Amisulpride has a superior benefit/risk profile to haloperidol in schizophrenia: results of a multicentre, double-blind study (the Amisulpride Study Group*

Abstract
Summary: In a multicentre, double-blind, flexible-dose study, 199 patients with paranoid schizophrenia or schizophreniform disorders received haloperidol (10–30 mg/d) or amisulpride (400–1200 mg/d) for four months. More patients in the haloperidol group withdrew prematurely (44% vs 26%;P = 0.0077) due to a higher incidence of adverse events.

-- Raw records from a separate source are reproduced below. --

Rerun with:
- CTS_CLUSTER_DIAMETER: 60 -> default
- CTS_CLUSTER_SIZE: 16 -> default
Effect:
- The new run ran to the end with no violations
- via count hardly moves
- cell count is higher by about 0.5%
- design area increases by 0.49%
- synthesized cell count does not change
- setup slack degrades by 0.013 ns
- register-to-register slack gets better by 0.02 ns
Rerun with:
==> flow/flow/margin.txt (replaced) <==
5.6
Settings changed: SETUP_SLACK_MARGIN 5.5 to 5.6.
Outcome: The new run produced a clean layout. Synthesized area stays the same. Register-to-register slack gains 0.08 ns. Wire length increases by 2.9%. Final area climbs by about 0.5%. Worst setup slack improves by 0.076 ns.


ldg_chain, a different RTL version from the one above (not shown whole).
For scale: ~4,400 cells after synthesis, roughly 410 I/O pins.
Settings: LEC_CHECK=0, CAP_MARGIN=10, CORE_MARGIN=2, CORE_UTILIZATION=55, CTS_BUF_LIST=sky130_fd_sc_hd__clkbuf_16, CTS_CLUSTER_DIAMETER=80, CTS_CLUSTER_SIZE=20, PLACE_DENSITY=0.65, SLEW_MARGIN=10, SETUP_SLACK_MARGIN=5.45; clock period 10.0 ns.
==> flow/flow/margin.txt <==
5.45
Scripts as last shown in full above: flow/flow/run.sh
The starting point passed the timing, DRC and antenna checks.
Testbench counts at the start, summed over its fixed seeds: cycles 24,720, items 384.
This design comes from an exercise in tuning for small area, a short achievable clock period and few clock cycles per item on the open sky130 flow, not from production work. Where RTL was checked, it was by simulation tests only, not by an equivalence proof against the original. Function not checked in runs 1 and 2: the RTL went through the layout flow alone.

File: config.mk
export PLATFORM = sky130hd
export DESIGN_NAME = aes_core
export DESIGN_NICKNAME = aes_core
export VERILOG_FILES = /design/flow/design.v
export SDC_FILE = /design/flow/constraint.sdc
export NUM_CORES = 8
export LEC_CHECK = 0
export ABC_AREA = 1
export CAP_MARGIN = 20
export CORE_MARGIN = 2
export CORE_UTILIZATION = 30
export PLACE_DENSITY = 0.45
export SLEW_MARGIN = 20
File: constraint.sdc
create_clock -name core_clock -period 12.0 [get_ports {clk}]
set_input_delay 2.4000 -clock core_clock [delete_from_list [all_inputs] [get_ports {clk}]]
set_output_delay 2.4000 -clock core_clock [all_outputs]
set_load 0.01 [all_outputs]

Amisulpride was at least as effective as haloperidol in reducing the Brief Psychiatric Rating Scale (BPRS) total score (–27.3 vs –21.9) (non-inferiority test;P < 0.001). The PANSS positive score improved to a similar extent in both groups whilst improvement in the PANSS negative score was significantly greater with amisulpride (–10.5 vs –7.2;P = 0.01). The percentage of responders on the Clinical Global Impression scale was also significantly greater with amisulpride (71% vs 47%;P < 0.001). Both the Quality of Life Scale (QLS) and the Functional Status Questionnaire (FSQ) improved to a significantly greater extent under amisulpride. Haloperidol was associated with a greater incidence in extrapyramidal symptoms and with a greater increase in the Simpson-Angus score than was seen with amisulpride (0.32 vs 0.02;P < 0.001). In conclusion, amisulpride is globally superior to haloperidol in the treatment of acute exacerbations of schizophrenia and significantly improves patients’ quality of life and social adjustment.